File Name Case Sensitivity

Posted by Max at 14-01-2015

One of the annoyances when writing software for multiple platforms is the differences in case sensitivity of the files systems. If you’re not familiar with the term “case sensitive” it simply means that the capitalization in the file name is important. On Windows the capitalization is not important, but Linux and Mac are both case sensitive.

When we ported Natural Selection 2 to Linux we ran into the case sensitivity issue. Knowing this would be an issue, we were reasonably careful during development to keep the case of file names consistent, but there were a few instances where assets used the wrong case to refer to another file. We decided the best option was to make our Linux version work the same as Windows since there were already a number of popular mods and we didn’t want to break them by enforcing case sensitivity on any platforms.

We made the Linux version case insensitive by scanning the directory for a matching file name — ignoring case — if we tried to open a file and it failed. We added in warnings when this happened so that they could be fixed up, but everything worked as expected. Since Future Perfect is a new project without the same legacy, we decided a better route is to make our file operations on Windows case sensitive.

To make Windows case sensitive, we check if the capitalization in the supplied file name matches the actual capitalization on disk before we open the file. The main challenge is the Windows doesn’t provide a nice elegant way of recovering the proper capitalization of the file name. The most common technique I’ve heard suggested is to utilize the DOS compatible “short” file name.
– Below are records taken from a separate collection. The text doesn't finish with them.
**src/rtl/divider32_fp_if.sv**
```systemverilog
// Request/result bundle for the binary32 divider.
// Master drives the operands and start; slave returns quotient, status and flags.
interface divider32_fp_if;
  logic        start_i;
  logic [31:0] a_i;
  logic [31:0] b_i;
  logic [31:0] quotient_o;
  logic        done_o;
  logic        busy_o;
  logic        nan_o;
  logic        infinit_o;
  logic        overflow_o;
  logic        underflow_o;
  logic        div_by_zero_o;

  modport master (
    output start_i, a_i, b_i,
    input  quotient_o, done_o, busy_o, nan_o,
    input  infinit_o, overflow_o, underflow_o, div_by_zero_o
  );

  modport slave (
    input  start_i, a_i, b_i,
    output quotient_o, done_o, busy_o, nan_o,
    output infinit_o, overflow_o, underflow_o, div_by_zero_o
  );
endinterface

```
**src/rtl/divider32_fp.sv**
```systemverilog
// Multi-cycle binary32 divider, one restoring quotient bit per cycle.
// DIV32FP_ROUND_EN selects round-to-nearest-even; otherwise truncate.
module divider32_fp (
  input logic       clk,
  input logic       rst_n,
  divider32_fp_if.slave bus
);

`ifdef DIV32FP_ROUND_EN
  localparam bit RoundEn = 1'b1;
`else
  localparam bit RoundEn = 1'b0;
`endif

  typedef enum logic [2:0] {
    IDLE, UNPACK, DIVIDE, NORMALIZE, ROUND, DONE
  } state_t;

  state_t state;

  logic [31:0] a_q, b_q;
  logic        sign;
  logic signed [9:0] exp_q;
  logic [23:0] mb;
  logic [25:0] rem;
  logic [25:0] quo;
  logic [4:0]  cnt;

  logic [31:0] quotient;
  logic done, busy;
  logic nan, inf, ovf, unf, dbz;

  logic a_zero, b_zero, a_inf, b_inf, a_nan, b_nan;
  logic is_nan, is_inf, is_dbz, is_zero;

  always_comb begin
    a_zero = a_q[30:23] == 8'h00;
    b_zero = b_q[30:23] == 8'h00;
    a_inf  = (&a_q[30:23]) && (a_q[22:0] == 23'd0);
    b_inf  = (&b_q[30:23]) && (b_q[22:0] == 23'd0);
    a_nan  = (&a_q[30:23]) && (|a_q[22:0]);
    b_nan  = (&b_q[30:23]) && (|b_q[22:0]);
    is_nan = a_nan | b_nan | (a_zero & b_zero) | (a_inf & b_inf);
    is_inf = !is_nan && a_inf;
    is_dbz = !is_nan && !a_inf && b_zero;
    is_zero = !is_nan && !a_inf && !b_zero && (a_zero | b_inf);
  end

  logic        inc;
  logic [24:0] mant_r;
  logic [22:0] frac_r;
  logic signed [9:0] exp_r;

  // quo[1] is guard, quo[0] round, remainder gives sticky
  always_comb begin
    inc    = RoundEn & quo[1] & (quo[0] | (|rem) | quo[2]);
    mant_r = {1'b0, quo[25:2]} + {24'd0, inc};
    exp_r  = exp_q;
    frac_r = mant_r[22:0];
    if (mant_r[24]) begin
      frac_r = mant_r[23:1];
      exp_r  = exp_q + 10'sd1;
    end
  end

  always_ff @(posedge clk) begin
    if (!rst_n) begin
      state    <= IDLE;
      quotient <= 32'd0;
      done     <= 1'b0;
      busy     <= 1'b0;
      nan      <= 1'b0;
      inf      <= 1'b0;
      ovf      <= 1'b0;
      unf      <= 1'b0;
      dbz      <= 1'b0;
    end else begin
      unique case (state)
        IDLE: begin
          done <= 1'b0;
          if (bus.start_i) begin
            a_q   <= bus.a_i;
            b_q   <= bus.b_i;
            busy  <= 1'b1;
            state <= UNPACK;
          end
        end
        UNPACK: begin
          sign  <= a_q[31] ^ b_q[31];
          exp_q <= $signed({2'b00, a_q[30:23]})
                 - $signed({2'b00, b_q[30:23]})
                 + 10'sd127;
          mb    <= {1'b1, b_q[22:0]};
          rem   <= {3'b001, a_q[22:0]};
          quo   <= 26'd0;
          cnt   <= 5'd0;
          if (is_nan | is_inf | is_dbz | is_zero) begin
            if (is_nan)
              quotient <= 32'h7FC0_0000;
            else if (is_zero)
              quotient <= {a_q[31] ^ b_q[31], 31'd0};
            else
              quotient <= {a_q[31] ^ b_q[31], 8'hFF, 23'd0};
            nan   <= is_nan;
            inf   <= is_inf | is_dbz;
            dbz   <= is_dbz;
            ovf   <= 1'b0;
            unf   <= 1'b0;
            done  <= 1'b1;
            state <= DONE;
          end else begin
            state <= DIVIDE;
          end
        end
        DIVIDE: begin
          if (rem >= {2'b00, mb}) begin
            rem <= (rem - {2'b00, mb}) << 1;
            quo <= {quo[24:0], 1'b1};
          end else begin
            rem <= rem << 1;
            quo <= {quo[24:0], 1'b0};
          end
          cnt <= cnt + 5'd1;
          if (cnt == 5'd25)
            state <= NORMALIZE;
        end
        NORMALIZE: begin
          if (!quo[25]) begin
            quo   <= quo << 1;
            exp_q <= exp_q - 10'sd1;
          end
          state <= ROUND;
        end
        ROUND: begin
          nan <= 1'b0;
          dbz <= 1'b0;
          if (exp_r >= 10'sd255) begin
            quotient <= {sign, 8'hFF, 23'd0};
            inf      <= 1'b1;
            ovf      <= 1'b1;
            unf      <= 1'b0;
          end else if (exp_r <= 10'sd0) begin
            quotient <= {sign, 31'd0};
            inf      <= 1'b0;
            ovf      <= 1'b0;
            unf      <= 1'b1;
          end else begin
            quotient <= {sign, exp_r[7:0], frac_r};
            inf      <= 1'b0;
            ovf      <= 1'b0;
            unf      <= 1'b0;
          end
          done  <= 1'b1;
          state <= DONE;
        end
        DONE: begin
          done  <= 1'b0;
          busy  <= 1'b0;
          state <= IDLE;
        end
        default: state <= IDLE;
      endcase
    end
  end

  assign bus.quotient_o    = quotient;
  assign bus.done_o        = done;
  assign bus.busy_o        = busy;
  assign bus.nan_o         = nan;
  assign bus.infinit_o     = inf;
  assign bus.overflow_o    = ovf;
  assign bus.underflow_o   = unf;
  assign bus.div_by_zero_o = dbz;

endmodule

```
**src/flat_wrapper.sv**
```systemverilog
// flat-port wrapper written by rule: the top's interface ports become plain ports
module divider32_fp_flat 
  (clk, rst_n, bus_start_i, bus_a_i, bus_b_i, bus_quotient_o, bus_done_o, bus_busy_o, bus_nan_o, bus_infinit_o, bus_overflow_o, bus_underflow_o, bus_div_by_zero_o);
  divider32_fp_if bus_i ();
  input logic clk;
  input logic rst_n;
  input wire logic [$bits(bus_i.start_i)-1:0] bus_start_i;
  input wire logic [$bits(bus_i.a_i)-1:0] bus_a_i;
  input wire logic [$bits(bus_i.b_i)-1:0] bus_b_i;
  output wire logic [$bits(bus_i.quotient_o)-1:0] bus_quotient_o;
  output wire logic [$bits(bus_i.done_o)-1:0] bus_done_o;
  output wire logic [$bits(bus_i.busy_o)-1:0] bus_busy_o;
  output wire logic [$bits(bus_i.nan_o)-1:0] bus_nan_o;
  output wire logic [$bits(bus_i.infinit_o)-1:0] bus_infinit_o;
  output wire logic [$bits(bus_i.overflow_o)-1:0] bus_overflow_o;
  output wire logic [$bits(bus_i.underflow_o)-1:0] bus_underflow_o;
  output wire logic [$bits(bus_i.div_by_zero_o)-1:0] bus_div_by_zero_o;
  assign bus_i.start_i = bus_start_i;
  assign bus_i.a_i = bus_a_i;
  assign bus_i.b_i = bus_b_i;
  assign bus_quotient_o = bus_i.quotient_o;
  assign bus_done_o = bus_i.done_o;
  assign bus_busy_o = bus_i.busy_o;
  assign bus_nan_o = bus_i.nan_o;
  assign bus_infinit_o = bus_i.infinit_o;
  assign bus_overflow_o = bus_i.overflow_o;
  assign bus_underflow_o = bus_i.underflow_o;
  assign bus_div_by_zero_o = bus_i.div_by_zero_o;
  divider32_fp u_core (.clk(clk), .rst_n(rst_n), .bus(bus_i));
endmodule
```
**config.mk**
```make
export PLATFORM = sky130hd
export DESIGN_NAME = divider32_fp_flat
export DESIGN_NICKNAME = d
export VERILOG_FILES = /design/src/rtl/divider32_fp_if.sv /design/src/rtl/divider32_fp.sv /design/src/flat_wrapper.sv
export SDC_FILE = /design/constraint.sdc
export NUM_CORES = 1
export LEC_CHECK = 0
export BUFFER_PORTS_ARGS = -buffer_cell sky130_fd_sc_hd__buf_2
export CORE_ASPECT_RATIO = 1.25
export CORE_UTILIZATION = 30
export DETAILED_ROUTE_END_ITERATION = 6
export PLACE_DENSITY = 0.52
export SLEW_MARGIN = 20
export SYNTH_ARGS = -nofsm -noshare
export SYNTH_HDL_FRONTEND = slang
export SYNTH_SLANG_ARGS = --single-unit
```
**constraint.sdc**
```tcl
create_clock -name clk -period 5.6 [get_ports clk]
set_input_delay 0 -clock clk [delete_from_list [all_inputs] [get_ports clk]]
set_output_delay 0 -clock clk [all_outputs]
set_load 0.05 [all_outputs]
```
==> results of run 1 <==
layout make-up:
class / count / area [µm²]
clock buffers: 18 / 429
clock inverters: 14 / 190
fillers: 3096 / 19900
inverters: 43 / 161
multi-input cells: 602 / 3930
flip-flops and latches: 197 / 5500
well taps: 412 / 515
repair buffers: 179 / 1240
cell usage after synthesis (6+ instances only):
| cell type | count | area (µm²) |
|---|---|---|
| edfxtp_1 | 155 | 4650 |
| nor2_1 | 66 | 248 |
| nand2_1 | 61 | 229 |
| a21oi_1 | 52 | 260 |
| o21ai_0 | 44 | 220 |
| inv_1 | 43 | 161 |
| dfxtp_1 | 42 | 841 |
| ha_1 | 36 | 450 |
| and2_1 | 34 | 213 |
| nor2b_1 | 32 | 200 |
| nand3_1 | 30 | 150 |
| a22oi_1 | 23 | 173 |
| clkbuf_1 | 21 | 78.8 |
| xnor2_1 | 19 | 166 |
| a31oi_1 | 18 | 113 |
| nor4_1 | 17 | 106 |
| nor3_1 | 15 | 75.1 |
| o21a_1 | 13 | 97.6 |
| xor2_1 | 12 | 105 |
| nand4_1 | 9 | 56.3 |
| a21o_1 | 8 | 60.1 |
| o21ai_1 | 8 | 40.0 |
| nand2b_1 | 7 | 43.8 |
| o31ai_1 | 7 | 52.6 |
| a211oi_1 | 6 | 45.0 |
| or3_1 | 6 | 37.5 |
metrics by stage:
step | std cells | utilization [%] | hold slack (ps)
3_3_place_gp | 1368 | 33.5 | 178
6_report | 1465 | 37.5 | 151
4_1_cts | 1465 | 37.5 | 122
3_5_place_dp | 1368 | 33.5 | 178
5_1_grt | 1465 | 37.5 | 163
2_1_floorplan | 877 | - | 98.9
worst register-to-register path: stages (launching register included):
cell and delay (ps):
edfxtp_1 390, inv_1 80, ha_1 180, fa_1 270, nor2b_4 60, o31a_1 270, a31o_1 240, o21ba_1 220
o21a_4 220, o41ai_4 550, buf_4 390, a211oi_1 130, o22a_1 210
state kept, by name (all words and copies together), names as in the netlist:
| name | count |
|---|---|
| u_core.a_q | 32 |
| u_core.b_q | 32 |
| u_core.bus.quotient_o | 32 |
| u_core.quo | 26 |
| u_core.rem | 26 |
| u_core.mb | 23 |
| u_core.exp_q | 10 |
| u_core.cnt | 5 |
| u_core.state | 3 |
| u_core.bus.busy_o | 1 |
| u_core.bus.div_by_zero_o | 1 |
| u_core.bus.done_o | 1 |
| u_core.bus.infinit_o | 1 |
| u_core.bus.nan_o | 1 |
| u_core.bus.overflow_o | 1 |
| u_core.bus.underflow_o | 1 |
| u_core.sign | 1 |
power by group:
part | switching [mW] | internal [mW]
clock | 0.614 | 0.683
sequential | 0.0559 | 1.68
combinational | 0.319 | 0.222
metal layers:
| metal | global-route usage [%] | part of all wire [%] | vias to the layer above |
|---|---|---|---|
| li1 | - | - | 3598 |
| met1 | 18.6 | 41 | 3580 |
| met2 | 27.3 | 53 | 159 |
| met3 | 2.81 | 3.3 | 34 |
| met4 | 6.68 | 2.6 | 0 |
| met5 | 0 | 0 | - |
cells by family (layout without fill, tap and decap cells):
logic type                 after synthesis  in the layout
DFF                                    197            197
adders and majority gates               38             38
muxes                                    4              4
and+or+nand+nor                        295            295
xor gates and xnor gates                31             31
buffers and inverters                   78            254
AOI/OAI and AO/OA                      234            234
how the worst max path moves through the flow:
| stage | from | endpoint | depth (start not counted) |
|---|---|---|---|
| 2_1_floorplan | u_core.state[1] | u_core.a_q[0] | 4 |
| 3_3_place_gp | u_core.rem[0] | u_core.rem[16] | 12 |
| 3_5_place_dp | u_core.rem[0] | u_core.rem[16] | 12 |
| 4_1_cts | u_core.rem[0] | u_core.rem[16] | 12 |
| 5_1_grt | u_core.rem[0] | u_core.rem[16] | 12 |
| 6_report | u_core.rem[0] | u_core.rem[16] | 12 |
==> summary.md, run 1 <==
| Metric | Value |
|---|---|
| Status | `completed` |
| Post-synthesis xor/xnor area fraction | `roughly 2.8%` |
| Root Buffer | `clkbuf_16` |
| # diodes | `0` |
| DRT iter0 DRCs | `520` |
| GRT Resource Usage Total | `15.6%` |
| Number of gates resized after CTS | `0` |
| Period utilisation layout | `61.8%` |
| Syn Std Cell Area | `0.00975 mm²` |
| Slew margin rel. | `40.2%` |
| Post-Synth Adder-Cell Area | `5.03%` |
| Pin count of the biggest net entering global routing | `48` |
| Yosys reg bits | `197` |
| CP peak stage delay | `550 ps` |
| Syn Area/Cell | `11.1 µm²` |
| P_leak | `4.48 nW` |
| # setup viols final | `0` |
| Startpoint Class | `flop` |
| GPL Wtd Cong | `0.829` |
| Post-route cell area | `between 0.01 and 0.015 mm²` |
| Crit-path leading delay family | `compound AO/OA/AOI/OAI gates` |
| Routed Antenna Nets | `0` |
| Peak supply drop | `0.000172 V` |
| Slowest CP cell | `o41ai_4` |
| FFs w/ async S/R, synth | `0%` |
| Share of cells above drive strength 1 | `between 15 and 20%` |
| WS Path Type | `reg2reg` |
| Max Fanout on Critical Path | `23` |
| Die area | `0.0332 mm²` |
| Hold Path End | `u_core.bus.quotient_o[30]` |
| WL/cell | `17.0 µm` |
| Std cell rows | `73` |
| RSZ-0062 raised after global routing | `false` |
| Yosys warning count | `0` |
| Buffers added on ports | `105` |
| Worst min path class | `in2reg` |
| Simple-gate share of the synthesized area | `15.4%` |
| Total Nets Final | `between 1k and 1.5k` |
| CTS buffer count | `17` |
| Placed instance area | `~0.011 mm²` |
| Max-cap check violation count | `0` |
| Cell Pwr Density | `around 300 mW/mm²` |
| Max Fclk | `~290 MHz` |
| R2R setup slack | `2140 ps` |
| EDFF count, synth | `155` |
| First drt pass iteration count | `7` |
| Initial antenna violation count | `0` |
| Worst Setup End Kind | `flop` |
| H-tree levels | `4` |
| Setup tns final | `0 ps` |
| Critical Path RT | `around 5800 ps` |
| Setup Fix Bufs, Post-CTS | `0` |
| Grt ovf | `0` |
| Pins over their slew limit | `0` |
| Total length of routed wires | `24.8 mm` |
| Cts hold-fix bufs | `65` |
| Bufs on Longest Clock Path | `2` |
| CTS tree | `yes` |
| DP Worst Slack | `2180 ps` |
| Reg2reg end | `u_core.rem[16]` |
| First-pass GRT wire length | `~40 mm` |
| HP Start | `rst_n` |
| DR vias/cell | `5.03` |
| Worst setup margin | `2140 ps` |
| Number of top-level pins | `106` |
| Largest family of logic cells by synthesized area | `compound AO/OA/AOI/OAI gates` |
| Total power | `3.58 mW` |
| Most common cell after layout, fill and taps aside | `edfxtp_1` |
| Most frequent cells in the layout | `edfxtp_1 (155), buf_2 (105), dlygate4sd3_1 (65)` |
| Die height | `204 µm` |
| Syn Inst Count | `877` |
| Final count of hold timing violations | `0` |
| Final HPWL from detailed placement | `17.3 mm` |
| Skew-Pair Late Insertion Delay | `450 ps` |
| Reg2Reg Depth | `12` |
| Worst Skew | `14.4 ps` |
| Initial Util | `a little under a third` |
| Slew @ Worst Pin | `~900 ps` |
| Vias in the first global route | `7452` |
| Sinks on the clock net | `around 200` |
| Hold Path Stages | `2` |
| Core area | `0.0319 mm²` |
| Vias | `7371` |
| Clock-pin slew on the worst setup and hold paths | `80 ps` |
| Crit path buf inv count | `2` |
| Critical-path cell list | `inv_1 > ha_1 > fa_1 > nor2b_4 > o31a_1 > a31o_1 > o21ba_1 > o21a_4 > o41ai_4 > buf_4 > a211oi_1 > o22a_1` |
| Post-synth cell types | `75` |
| RR Startpoint | `u_core.rem[0]` |
| Compound-Gate Fraction of Synth Area | `around 16%` |
| Drt drc | `0` |
| Ys flop type | `edfxtp_1` |
| Syn nets | `~1000` |
| Area Overhead vs Synth | `22.7%` |
| WP data arrival | `approximately 3700 ps` |
| Mux share of post-synthesis cell area | `0.411%` |
| Fraction of the yosys area taken by sequential cells | `56.3%` |
| Die width | `about 160 µm` |
| Fin crit period | `3460 ps` |
(Power assumes the default switching activity.)
==> run 2: changes to the inputs <==
Settings changed: PLACE_DENSITY 0.52 to 0.54.
Clock period 5.6 ns to 3 ns, I/O delays scaled along.
==> run 2 against run 1 <==
Power rose by 86%. Utilization rose by 0.87 points. Clock skew fell by 3.3 ps. Via count rose by 0.14%. Non-clock buffer count rose by 31. Clock power rose by 80%. Global-route usage barely moved. Die area did not move. Critical path depth did not move. Sequential power rose by 87%. Flip-flop and latch count did not move. Register-to-register slack got worse by 2100 ps. Critical endpoint is now u_core.rem[4].
==> summary.md, run 2 (synthesized netlist as in run 1, its figures left out) <==
| Metric | Value |
|---|---|
| Status | `completed` |
| Reg2Reg Depth | `12 (unchanged)` |
| Worst Setup End Kind | `flop` |
| Final count of hold timing violations | `0 (unchanged)` |
| Worst Skew | `11.0 ps (-3.33 ps)` |
| RSZ-0062 raised after global routing | `true` |
| Clock-pin slew on the worst setup and hold paths | `70 ps (about the same)` |
| Reg2reg end | `u_core.rem[4]` |
| HP Start | `bus_a_i[16]` |
| Placed instance area | `0.0109 mm² (+1.7%)` |
| Die height | `204 µm (unchanged)` |
| Vias in the first global route | `7498 (+0.62%)` |
| CTS tree | `yes` |
| Critical Path RT | `3190 ps (-2620 ps)` |
| Filler instances | `3081 (-0.48%)` |
| DRT iter0 DRCs | `358 (-31%)` |
| CP peak stage delay | `420 ps (-130 ps)` |
| Slowest CP cell | `edfxtp_1` |
| # setup viols final | `0 (unchanged)` |
| Buffers added on ports | `105 (unchanged)` |
| Core area | `0.0319 mm² (unchanged)` |
| First-pass GRT wire length | `39.8 mm (-0.26%)` |
| Pin count of the biggest net entering global routing | `49 (+2.1%)` |
| Setup tns final | `0 ps (unchanged)` |
| Hold Path Stages | `2 (unchanged)` |
| R2R setup slack | `30 ps (-2110 ps)` |
| Slew margin rel. | `51.9% (+12 points)` |
| Fin crit period | `2970 ps (-488 ps)` |
| Sinks on the clock net | `197 (unchanged)` |
| Most frequent cells in the layout | `edfxtp_1 (155), buf_2 (105), dlygate4sd3_1 (66)` |
| FF+latch area | `0.00550 mm² (unchanged)` |
| First drt pass iteration count | `5 (-2)` |
| Critical-path cell list | `inv_2 > ha_4 > fa_2 > nor2b_4 > o31a_1 > a31o_1 > o21ba_4 > o21a_4 > o41a_1 > buf_6 > o21ai_0 > a31oi_1` |
| Die width | `163 µm (unchanged)` |
| Grt ovf | `0 (unchanged)` |
| Total length of routed wires | `25.1 mm (+1.0%)` |
| GPL Wtd Cong | `0.867 (+4.6%)` |
| Die area | `0.0332 mm² (unchanged)` |
| Peak supply drop | `0.000439 V (+150%)` |
| GRT Resource Usage Total | `15.7% (about the same)` |
| Routed Antenna Nets | `0 (unchanged)` |
| Total power | `6.67 mW (+86%)` |
| Multi-input logic area | `0.00398 mm² (+1.3%)` |
| WS Path Type | `reg2reg` |
| Post-route cell area | `0.0122 mm² (+2.3%)` |
| Number of top-level pins | `106 (unchanged)` |
| Initial Util | `30.6% (unchanged)` |
| Hold Path End | `u_core.a_q[16]` |
| Slew @ Worst Pin | `722 ps (-175 ps)` |
| Pins over their slew limit | `0 (unchanged)` |
| Most common cell after layout, fill and taps aside | `edfxtp_1` |
| Bufs on Longest Clock Path | `2 (unchanged)` |
| Root Buffer | `clkbuf_16` |
| Max Fanout on Critical Path | `12 (-48%)` |
| # diodes | `0 (unchanged)` |
| CTS buffer count | `17 (unchanged)` |
| Cell Pwr Density | `545 mW/mm² (+82%)` |
| H-tree levels | `4 (unchanged)` |
| WP data arrival | `3160 ps (-510 ps)` |
| Max-cap check violation count | `0 (unchanged)` |
| Vias | `7381 (+0.14%)` |
| Startpoint Class | `flop` |
| Crit-path leading delay family | `compound AO/OA/AOI/OAI gates` |
| Max Fclk | `336 MHz (+16%)` |
| RR Startpoint | `u_core.rem[0]` |
| Skew-Pair Late Insertion Delay | `460 ps (about the same)` |
| Period utilisation layout | `99.1% (+37 points)` |
| Crit path buf inv count | `2 (unchanged)` |
| Share of cells above drive strength 1 | `19.4% (+3.1 points)` |
| DR vias/cell | `4.93 (-1.9%)` |
| Worst min path class | `in2reg` |
| Area Overhead vs Synth | `25.5%` |
| WL/cell | `16.8 µm (-1.0%)` |
| Final HPWL from detailed placement | `17.6 mm (+1.8%)` |
| Drt drc | `0 (unchanged)` |
| Total Nets Final | `1176 (+2.7%)` |
| Initial antenna violation count | `0 (unchanged)` |
| Std cell rows | `73 (unchanged)` |
| P_leak | `4.63 nW (+3.2%)` |
run 2: worst max-delay path by stage:
stage / start / end / cells after the start
detailed placement: u_core.rem[0] / u_core.rem[16] / 12
floorplan: u_core.state[1] / u_core.a_q[0] / 4
global route: u_core.rem[0] / u_core.rem[13] / 12
CTS: u_core.rem[0] / u_core.rem[3] / 12
finish: u_core.rem[0] / u_core.rem[4] / 12
global placement: u_core.rem[0] / u_core.rem[5] / 12
run 2: through the flow:
step,hold WS [ps],worst slack (ps),util (%),cells
after floorplan,98.9,125,-,877
after global placement,177,31.2,34.1,1394
after detailed placement,178,-40.8,34.1,1394
after CTS,222,17.9,38.1,1492
after global routing,234,-82.5,38.4,1496
final,253,26.9,38.4,1496
run 2: layer usage:
| metal | part of all wire, % | routed length, µm | vias to the layer above | global-route usage (%) |
|---|---|---|---|---|
| met2 | 52 | 13100 | 141 | 27.8 |
| li1 | - | - | 3643 | - |
| met4 | 2.9 | 726 | 0 | 6.98 |
| met1 | 42 | 10500 | 3555 | 18.0 |
| met3 | 3.3 | 822 | 42 | 3.15 |
| met5 | 0 | 0 | - | 0 |
run 2: area by class of cell:
| type | instances | area share (%) |
|---|---|---|
| flip-flops and latches | 197 | 44.9 |
| multi-input cells | 602 | 32.5 |
| repair buffers | 210 | 12.2 |
| well taps | 412 | 4.21 |
| clock buffers | 20 | 3.73 |
| inverters | 43 | 1.32 |
| clock inverters | 12 | 1.09 |
run 2: worst register-to-register path: stages (launching register included):
cell	delay, ps
edfxtp_1	420
inv_2	90
ha_4	140
fa_2	240
nor2b_4	50
o31a_1	280
a31o_1	260
o21ba_4	230
o21a_4	210
o41a_1	400
buf_6	170
o21ai_0	150
a31oi_1	90
run 2: report_power, final:
part	leakage [nW]	total, mW	internal, mW	switching [mW]
Sequential	1.77	3.25	3.14	0.105
Clock	0.287	2.34	1.22	1.12
Combinational	2.57	1.08	0.460	0.617
Total	4.63	6.67	4.83	1.85
run 2: repair_timing:
action	CTS	global route
pin swaps	1	4
buffers inserted	0	3
gates cloned	0	1
hold endpoints to repair	66	0
endpoints found under the setup margin	9	25
hold buffers	66	0
resized for setup	5	20
==> run 3: changes to the inputs <==
Settings changed: CAP_MARGIN set to 15, CORE_MARGIN set to 2, SETUP_SLACK_MARGIN set to 0.2.
==> run 3 against run 2 <==
Critical endpoint is now u_core.rem[8]. Cell count is 0.27% higher. Clock-buffer cell count unchanged. Critical path type unchanged. Die area grew 2.2%.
First the test file name is converted to the short name and then that is converted back to a long name:

bool GetIsCaseCorrect(const WCHAR* fileName)
{
    bool result = false;
    // Correct case by converting to short path and back to long
    WCHAR shortFileName[_MAX_PATH];
    if (GetShortPathName(fileName, shortFileName, _MAX_PATH) != 0)
    {
        wchar_t correctFileName[_MAX_PATH];
        GetLongPathName(shortFileName, correctFileName, _MAX_PATH);
        result = wcscmp(fileName, correctFileName) != 0;
    }
    return result;
}

I implemented this method and found that it’s not very fast. Each call (which happens every time a file is opened) took 0.21 ms on my computer which has a SSD. I found that just calling GetLongPathName on the original file name also gave me the correct result, but only reduced the time to 0.13 ms. I’m guessing there are probably some special cases that necessitate the conversion to the short file name first, but I’m not sure of the exact reason.

This set me on a path to find a faster way and I tried a few different methods.

Windows Vista introduced the GetFinalPathNameByHandle function which you can use after opening a file to recover the file name. Using this took 0.18 ms per call which isn’t any better than the long file name version.

The FindFirstFileEx function has a parameter for case sensitivity, but the flag is only respected if the setting is already enabled for the drive. It does however return the proper case for the file name part of the path and is much faster than the other methods I tried (0.022 ms). But, without being able to check the directory part of the path it’s an incomplete solution.

I considered calling FindFirstFileEx on all of the sub-directories in the path, but before I got around to that I found a better method.

Windows contains a number of “undocumented” functions which — desipite the name — are well known and used in applications. NtQueryInformationFile is one of those functions that can be used to get various pieces of information about a file on disk. And, one of those pieces of information is the file name! The one problem is that it doesn’t give you the volume label (i.e. “C:”). The are additinonal function calls you can make to recover that, but they add an extra cost and aren’t really necessary for my purposes. The NtQueryInformationFile implementation took 0.028 ms per call and looks like this:

bool GetIsCaseCorrect(const WCHAR* fileName)
{

    struct FILE_NAME_INFORMATION
    {
        ULONG FileNameLength;
        WCHAR FileName[_MAX_PATH + 1];
    };
    typedef NTSTATUS (NTAPI *_NtQueryInformationFile)(HANDLE,
        PIO_STATUS_BLOCK, PVOID, ULONG, FILE_INFORMATION_CLASS);
    
    HANDLE hFile = CreateFile(fileName, GENERIC_READ,
        FILE_SHARE_READ | FILE_SHARE_WRITE | FILE_SHARE_DELETE,
        nullptr,
        OPEN_EXISTING,
        FILE_ATTRIBUTE_NORMAL,
        nullptr);

    bool result = false;
    if (hFile != INVALID_HANDLE_VALUE)
    {
        static _NtQueryInformationFile NtQueryInformationFile = nullptr;
        if (NtQueryInformationFile == nullptr)
        {
            HMODULE hDll = LoadLibraryW(L"ntdll.dll");
            NtQueryInformationFile = (_NtQueryInformationFile)GetProcAddress(hDll,
                "NtQueryInformationFile");
        }

        IO_STATUS_BLOCK iosb;
        FILE_NAME_INFORMATION nameInformation;

        NTSTATUS status = NtQueryInformationFile(hFile, &iosb, &nameInformation,
            sizeof(nameInformation), (FILE_INFORMATION_CLASS)9); // FileNameInformation
        CloseHandle(hFile);

        if (status == 0)
        {
            nameInformation.FileName[nameInformation.FileNameLength / sizeof(WCHAR)] = 0;
            // Convert the slashes to our standardized format.
            for (int i = 0; nameInformation.FileName[i] != 0; ++i)
            {
                if (nameInformation.FileName[i] == L'\\')
                {
                    nameInformation.FileName[i] = L'/';
                }
            }

            // Skip the volume label on our test file name.
            const WCHAR* start = wcschr(fileName, L':');
            if (start == nullptr)
            {
                start = fileName;
            }
            else
            {
                // Skip the ':'
                ++start;
            }
            result = wcscmp(start, nameInformation.FileName) == 0;
        }
    }

    return result;

}

There are a number of different failure points in this function. The biggest one is opening the file. It’s quite possible that the file is already opened by another process (or even our own) which can cause it to fail. To make the operation more robust, I changed the function to fall back to the original short file name method if there are any errors.